If we relax the assumption of equal “relative contributions” between the observed covariates and \(Y\) versus the observed covariates and \(X\), then the results are a little more complicated. In that case, Oster (2019) shows that \[\beta^{*} = \hat{\beta}_{X,W_{1}} - \nu_{1} \xrightarrow{p} \beta,\] or \[\beta^{*} \in \left\{ \hat{\beta}_{X,W_{1}} - \nu_{1}, \hat{\beta}_{X,W_{1}} - \nu_{2}, \hat{\beta}_{X,W_{1}} - \nu_{3} \right\},\] where \(\nu_{1}\), \(\nu_{2}\), and \(\nu_{3}\) are roots of a cubic function, \(f(\nu)\), derived in the paper. In the case of more than one root, then one element of \(\beta^{*}\) converges in probability to \(\beta\). If \(\delta=1\), then some additional simplifications can be made, but the point is that we now have an expression for the bias as a function of \(\delta\) and \(R^{2}_{max}\).

So what do we gain from all of this? Well, Oster (2019) shows that we can also work backwards and find the value of \(\delta\) such that \(\beta=0\). In other words, say we estimate using OLS some effect, \(\hat{\beta}_{X, W_{1}}\). How big must the role of selection on unobservables be in order to completely overpower our estimate such that the true effect is actually 0?

Another approach is to consider a range of \(R^{2}_{max}\) and \(\delta\) to bound the estimated treatment effect. Using \(\delta=1\) as an upper bound for \(\delta\) (i.e., observables are at least as important as the unobservables), and \(\bar{R}^{2}_{max}\) as an upper bound for \(R^{2}_{max}\), then the bounds on \(\beta^{*}\) are \(\left[ \hat{\beta}_{X,W_{1}}, \beta^{*}(\bar{R}^{2}_{max}, 1) \right]\).

Finally, Oster (2019) suggests setting \(\delta=1\) and identifying the value of \(R^{2}_{max}\) for which \(\beta=0\).
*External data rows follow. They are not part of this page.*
`config.mk`:
```
export PLATFORM = sky130hd
export DESIGN_NAME = aluTop
export DESIGN_NICKNAME = d
export VERILOG_FILES = /design/src/rtl/aluPkg.sv /design/src/rtl/addSubUnit.sv /design/src/rtl/aluCore.sv /design/src/rtl/aluTop.sv /design/src/rtl/arrayMultiplier.sv /design/src/rtl/restoringDivider.sv /design/src/rtl/wbAluSlave.sv
export SDC_FILE = /design/constraint.sdc
export NUM_CORES = 1
export LEC_CHECK = 0
export BUFFER_PORTS_ARGS = -buffer_cell sky130_fd_sc_hd__buf_4
export CORE_MARGIN = 1.5
export CORE_UTILIZATION = 40
export CTS_CLUSTER_DIAMETER = 30
export DETAILED_ROUTE_END_ITERATION = 8
export GPL_TIMING_DRIVEN = 0
export PLACE_DENSITY = 0.52
export SYNTH_ARGS = -nofsm -noshare
export SYNTH_HDL_FRONTEND = slang
export SYNTH_HIERARCHICAL = 1
export SYNTH_SLANG_ARGS = --single-unit
```
`constraint.sdc`:
```
create_clock -name clk -period 124.2 [get_ports clk]
set_clock_uncertainty 0.2 [all_clocks]
set_input_delay 6.21 -clock clk [delete_from_list [all_inputs] [get_ports clk]]
set_output_delay 6.21 -clock clk [all_outputs]
set_load 0.05 [all_outputs]
```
This would tell us how much of the variation in \(Y\) would need to be explained by unobservables in order for the true effect to be null (given our estimate, \(\hat{\beta}_{X,W_{1}}\).
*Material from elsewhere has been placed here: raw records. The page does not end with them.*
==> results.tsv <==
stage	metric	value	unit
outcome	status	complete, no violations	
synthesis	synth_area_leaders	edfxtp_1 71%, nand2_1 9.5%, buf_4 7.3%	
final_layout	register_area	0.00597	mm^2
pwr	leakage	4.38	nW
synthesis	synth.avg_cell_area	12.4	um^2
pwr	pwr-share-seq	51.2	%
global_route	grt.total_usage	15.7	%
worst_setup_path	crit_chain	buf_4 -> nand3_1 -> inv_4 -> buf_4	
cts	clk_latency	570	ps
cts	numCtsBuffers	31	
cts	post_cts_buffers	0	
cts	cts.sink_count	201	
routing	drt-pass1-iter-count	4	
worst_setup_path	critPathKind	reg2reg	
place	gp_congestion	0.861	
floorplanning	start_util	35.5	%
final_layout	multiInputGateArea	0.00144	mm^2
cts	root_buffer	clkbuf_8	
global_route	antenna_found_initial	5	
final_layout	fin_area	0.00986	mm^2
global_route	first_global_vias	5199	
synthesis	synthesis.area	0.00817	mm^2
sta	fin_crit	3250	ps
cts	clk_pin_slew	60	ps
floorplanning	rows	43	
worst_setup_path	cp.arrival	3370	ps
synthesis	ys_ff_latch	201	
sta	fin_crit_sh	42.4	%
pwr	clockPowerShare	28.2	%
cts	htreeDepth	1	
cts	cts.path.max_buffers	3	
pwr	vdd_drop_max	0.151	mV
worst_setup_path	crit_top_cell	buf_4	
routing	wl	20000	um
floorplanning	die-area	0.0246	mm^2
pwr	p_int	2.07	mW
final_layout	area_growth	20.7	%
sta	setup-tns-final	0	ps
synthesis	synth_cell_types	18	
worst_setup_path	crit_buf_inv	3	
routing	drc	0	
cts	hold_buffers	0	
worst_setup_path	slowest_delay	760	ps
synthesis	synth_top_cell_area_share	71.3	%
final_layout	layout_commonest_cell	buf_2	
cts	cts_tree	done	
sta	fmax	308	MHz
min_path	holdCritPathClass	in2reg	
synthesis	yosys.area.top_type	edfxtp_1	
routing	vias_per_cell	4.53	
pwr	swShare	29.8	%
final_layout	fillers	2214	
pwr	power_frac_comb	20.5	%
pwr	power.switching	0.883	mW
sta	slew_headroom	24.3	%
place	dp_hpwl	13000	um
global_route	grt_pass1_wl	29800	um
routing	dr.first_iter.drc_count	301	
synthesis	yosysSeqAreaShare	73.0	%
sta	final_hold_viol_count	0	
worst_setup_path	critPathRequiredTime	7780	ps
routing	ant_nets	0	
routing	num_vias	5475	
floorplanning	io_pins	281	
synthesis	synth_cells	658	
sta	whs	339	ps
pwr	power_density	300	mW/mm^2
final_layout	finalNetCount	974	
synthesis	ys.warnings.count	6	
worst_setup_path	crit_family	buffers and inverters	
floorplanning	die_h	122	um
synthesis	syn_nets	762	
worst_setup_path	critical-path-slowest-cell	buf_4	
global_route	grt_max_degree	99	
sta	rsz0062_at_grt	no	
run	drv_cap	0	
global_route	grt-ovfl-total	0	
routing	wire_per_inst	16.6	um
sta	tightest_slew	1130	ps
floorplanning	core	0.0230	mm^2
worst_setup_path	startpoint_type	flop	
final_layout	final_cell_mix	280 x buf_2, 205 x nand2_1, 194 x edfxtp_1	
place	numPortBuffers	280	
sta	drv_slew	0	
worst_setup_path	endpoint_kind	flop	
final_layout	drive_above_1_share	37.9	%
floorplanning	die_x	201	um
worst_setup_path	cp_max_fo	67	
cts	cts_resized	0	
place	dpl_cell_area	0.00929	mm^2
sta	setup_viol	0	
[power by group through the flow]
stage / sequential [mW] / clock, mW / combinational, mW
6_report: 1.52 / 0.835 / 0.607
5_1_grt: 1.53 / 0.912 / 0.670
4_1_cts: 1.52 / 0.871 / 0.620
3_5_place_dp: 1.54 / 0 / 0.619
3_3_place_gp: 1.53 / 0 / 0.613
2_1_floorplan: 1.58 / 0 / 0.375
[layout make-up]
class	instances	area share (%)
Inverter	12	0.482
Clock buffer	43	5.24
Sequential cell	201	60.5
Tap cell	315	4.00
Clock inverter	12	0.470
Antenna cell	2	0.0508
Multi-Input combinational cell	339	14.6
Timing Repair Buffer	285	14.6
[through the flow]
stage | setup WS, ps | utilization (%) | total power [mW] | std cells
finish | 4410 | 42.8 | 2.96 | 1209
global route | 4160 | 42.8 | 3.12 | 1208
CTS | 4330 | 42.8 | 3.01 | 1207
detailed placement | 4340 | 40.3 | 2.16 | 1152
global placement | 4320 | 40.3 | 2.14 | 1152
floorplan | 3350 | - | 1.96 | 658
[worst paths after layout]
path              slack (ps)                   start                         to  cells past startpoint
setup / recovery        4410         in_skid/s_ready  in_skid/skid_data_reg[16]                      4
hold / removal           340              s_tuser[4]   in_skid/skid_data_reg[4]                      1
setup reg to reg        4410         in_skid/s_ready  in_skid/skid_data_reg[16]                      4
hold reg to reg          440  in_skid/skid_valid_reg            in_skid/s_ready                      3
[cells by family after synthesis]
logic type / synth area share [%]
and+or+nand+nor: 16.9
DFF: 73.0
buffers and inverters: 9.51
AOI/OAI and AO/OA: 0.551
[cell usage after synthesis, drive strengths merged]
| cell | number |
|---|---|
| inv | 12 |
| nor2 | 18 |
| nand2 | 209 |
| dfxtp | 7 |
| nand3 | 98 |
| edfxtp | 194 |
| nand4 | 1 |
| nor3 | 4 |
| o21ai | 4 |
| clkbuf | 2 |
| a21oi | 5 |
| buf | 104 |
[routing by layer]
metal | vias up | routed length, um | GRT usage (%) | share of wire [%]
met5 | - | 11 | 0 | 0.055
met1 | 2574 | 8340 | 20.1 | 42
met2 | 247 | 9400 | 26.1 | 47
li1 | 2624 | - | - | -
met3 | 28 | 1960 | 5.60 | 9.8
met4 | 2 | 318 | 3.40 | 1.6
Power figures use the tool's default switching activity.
There is also a Stata command, `psacalc`

, to do these calculations for us (if you’re a Stata user).

## 2.2 Cinelli and Hazlett 2020

Cinelli and Hazlett (2020) offers a more general approach that does not require functional form assumptions on treatment assignment or on the distribution of unobserved confounders. The intuition of their approach is similar, but I see it as more general than Oster (2019) and others. That said, one sensitivity measure proposed in Cinelli and Hazlett (2020) requires users to impose some form of a “baseline” covariate in order to gauge relative strength of omitted variables. Once such a variable is specified, we can consider how big confounding must be relative to this relationship estimated from your data. You have to say what this “other relationship” is. And I’m not entirely clearly how this measure works if this estimated relationship is itself subject to endogeneity concerns.

Nonetheless, they also have a program to implement their analysis in both Stata and R, sensemakr.